第46話5月30日

 今日は皆でお祝いをする日。朝の目覚めはリコリスのキスからだ。キスをしてもリコリスが息を荒げていない。大地母神様への力の供給でリコリスの器も大きくなったのだろう。そのリコリスから、渡したいものがあるらしい。


「毎日、少しずつ編んでいました。どうか受け取ってください」


 リコリスから受け取ったのは、手編みの赤いマフラーだった。


「ありがとう、リコリス。大切にするよ」


 リコリスは、はい、と微笑みながら返事をしてくれた。

 部屋を出ると、今度はカトレアの番のようだ。


「妾からはこれじゃ。気に入ってくれるといいのじゃが」


 そうして渡されたのは、イヤーカフだった。さっそく着けてみる。


「似合う?」


「うむ、妾の見立てに間違いはなかったようじゃな。次が待っておるぞ」


 次はスイセンの番だ。


「ん……。私からは、これ……」


 スイセンから渡されたのは、腕時計だった。そのまま装着する。


「大事に使うよ」


「ん……。そうしてほしい……」


 スイセンの次はアスターだ。


「あたいからはこれっす!」


 アスターからは、革でできた手袋のようだ。はめてみる。


「皆のセンスもいいけど、アスターはファッションに造詣が深い分なおさらだね。アスターはどう思う?」


「バッチリっす!次はネモフィラっすよ」


「我からはこれを受け取ってほしい」


 そう言って渡されたのはアンクレットだった。足に着ける。


「どうかな?」


「うむ。我も何を贈ろうかと悩んだ甲斐があった。我と言えば足だと思ったのでそれにした」


 その次に今か今かと待ち構えていたのはガーベラだった。


「僕からはこれ!」


 ガーベラから渡されたのはブレスレットだった。腕時計とは反対の腕に着ける。


「ガーベラとはお揃いになったね」


「僕ももっとちゃんとお揃いにしようかと思ったんだけど、ガーネット様にそれはやめておけって止められちゃった!」


 さすがにガーベラだけ特別扱いはまずいので、止めてくれたガーネット様にはあとで感謝しておこう。そうやって自分の欲望に素直なのも、ガーベラらしいが。


 ガーベラの次はナデシコだ。


「ウチからはこれどすえ。ようほどけるように」


 そう言って渡されたのはくしだった。ほどけるようにとはどういう意味だろうか?そう疑問に思っても答えてくれないということは、教える気はないということだろう。それなら、玉藻前様に聞くことになるぞ?と思っても目をそらすだけなので、自分の口からは恥ずかしくて言えないのだろう。そこで初めて、顔を赤らめたのでよしとしておく。

 ナデシコの次はクロユリだ。


「わ、私からは、これです!」


 そうしてクロユリに渡されたのは石鹸だった。これはまた櫛よりも判断が難しい物がきたぞ。という疑問を感じ取ったのかクロユリが言葉を続ける。
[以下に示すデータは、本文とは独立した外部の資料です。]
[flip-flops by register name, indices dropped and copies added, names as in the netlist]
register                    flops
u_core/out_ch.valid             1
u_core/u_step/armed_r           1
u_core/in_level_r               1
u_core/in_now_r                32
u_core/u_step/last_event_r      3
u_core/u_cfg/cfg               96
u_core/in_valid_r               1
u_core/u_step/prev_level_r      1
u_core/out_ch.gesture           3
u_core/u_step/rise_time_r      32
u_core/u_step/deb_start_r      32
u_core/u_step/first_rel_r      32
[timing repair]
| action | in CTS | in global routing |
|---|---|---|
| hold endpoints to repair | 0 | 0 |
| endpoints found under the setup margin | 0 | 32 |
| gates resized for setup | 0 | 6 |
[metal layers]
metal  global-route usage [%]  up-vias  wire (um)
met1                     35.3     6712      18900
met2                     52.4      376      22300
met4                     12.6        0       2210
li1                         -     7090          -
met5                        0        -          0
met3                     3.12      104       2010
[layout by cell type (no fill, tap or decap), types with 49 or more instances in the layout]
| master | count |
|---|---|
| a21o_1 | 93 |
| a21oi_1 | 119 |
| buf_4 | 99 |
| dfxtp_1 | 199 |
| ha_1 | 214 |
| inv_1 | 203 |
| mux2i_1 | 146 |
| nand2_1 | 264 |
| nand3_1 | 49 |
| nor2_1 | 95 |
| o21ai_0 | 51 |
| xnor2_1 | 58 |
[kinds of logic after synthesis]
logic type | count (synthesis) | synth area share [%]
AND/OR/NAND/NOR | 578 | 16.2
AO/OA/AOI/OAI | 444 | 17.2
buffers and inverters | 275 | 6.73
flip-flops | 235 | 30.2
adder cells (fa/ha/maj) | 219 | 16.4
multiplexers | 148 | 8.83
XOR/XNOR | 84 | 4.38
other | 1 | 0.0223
[src/rtl/core/smcd_pkg.sv]
// Shared types and constants for the serial motor command decoder.
package smcd_pkg;

	localparam int unsigned POS_W = 6;

	typedef logic [7:0]       byte_t;
	typedef logic [POS_W-1:0] pos_t;

	typedef enum logic [1:0] {
		TUNE_NONE   = 2'd0,
		TUNE_FIRST  = 2'd1,
		TUNE_SECOND = 2'd2
	} tune_t;

	localparam byte_t NEWLINE_BYTE  = 8'h0a;
	localparam byte_t DUTY_AT_RESET = 8'h5f;
	localparam byte_t STEP_AT_RESET = 8'h11;

	localparam pos_t CMD_POS = pos_t'(2);
	localparam pos_t VAL_POS = pos_t'(4);

	// Command letters, lower case
	localparam byte_t CMD_DRIVE   = 8'h64; // d
	localparam byte_t CMD_STOP    = 8'h73; // s
	localparam byte_t CMD_REVERSE = 8'h72; // r
	localparam byte_t CMD_HIGHER  = 8'h68; // h
	localparam byte_t CMD_LOWER   = 8'h6c; // l
	localparam byte_t CMD_VALUE   = 8'h76; // v
	localparam byte_t CMD_TUNE1   = 8'h6d; // m
	localparam byte_t CMD_TUNE2   = 8'h61; // a

	localparam byte_t UPPER_FIRST = 8'h41; // A
	localparam byte_t UPPER_LAST  = 8'h5a; // Z
	localparam byte_t CASE_OFFSET = 8'h20;

	typedef struct packed {
		logic  line_end;
		logic  lamp_on;
		logic  drive_forward;
		logic  drive_reverse;
		byte_t pwm_duty;
		tune_t tune_start;
	} result_t;

	function automatic byte_t fold_case(input byte_t c);
		byte_t r;
		r = c;
		if (c >= UPPER_FIRST && c <= UPPER_LAST) begin
			r = c + CASE_OFFSET;
		end
		return r;
	endfunction

endpackage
「せ、石鹸を贈り物にするのは、病気を払ったりとか快気祝いの意味があるそうなんです。玉藻前様に手伝ってもらって作りました!」


「この石鹸、手作りなんだ!?それはすごいね。大事に飾っておいたらダメかな?」


「か、飾る!?で、出来れば使ってください」


「そっか。それなら大事に使わせてもらうよ。でも、小さくなったら取っておいてもいいかな?さすがに無くなっちゃうのは寂しくて」


「そ、それくらいなら……」


「ありがとう、クロユリ」


「そ、そんな私の方こそ、ありがとうございます」


「皆もいろいろなプレゼントありがとう。それで、ずっと見えていたけど今日は本当に豪勢だね」


 そうなのだ。リビングに入ってからずっと視界の隅に写っていたのだが、とても豪華な料理の数々が並べられている。なかには料理で飾りなんかも作られているほどだ。

 リビングに入ってから怒涛のプレゼントが続いていたのでちゃんと見れなかったが、よく見てみると俺たちを模した飾りの料理だった。

 そうして、食卓につき。


「それでは、いただきましょう」


 リコリスの挨拶で、皆が食べ始める。この挨拶もリコリスと二人きりのときは一緒に言っていたのを懐かしみながら、俺も食事を摂る。うん、美味しい。俺の舌に合わせた味だ。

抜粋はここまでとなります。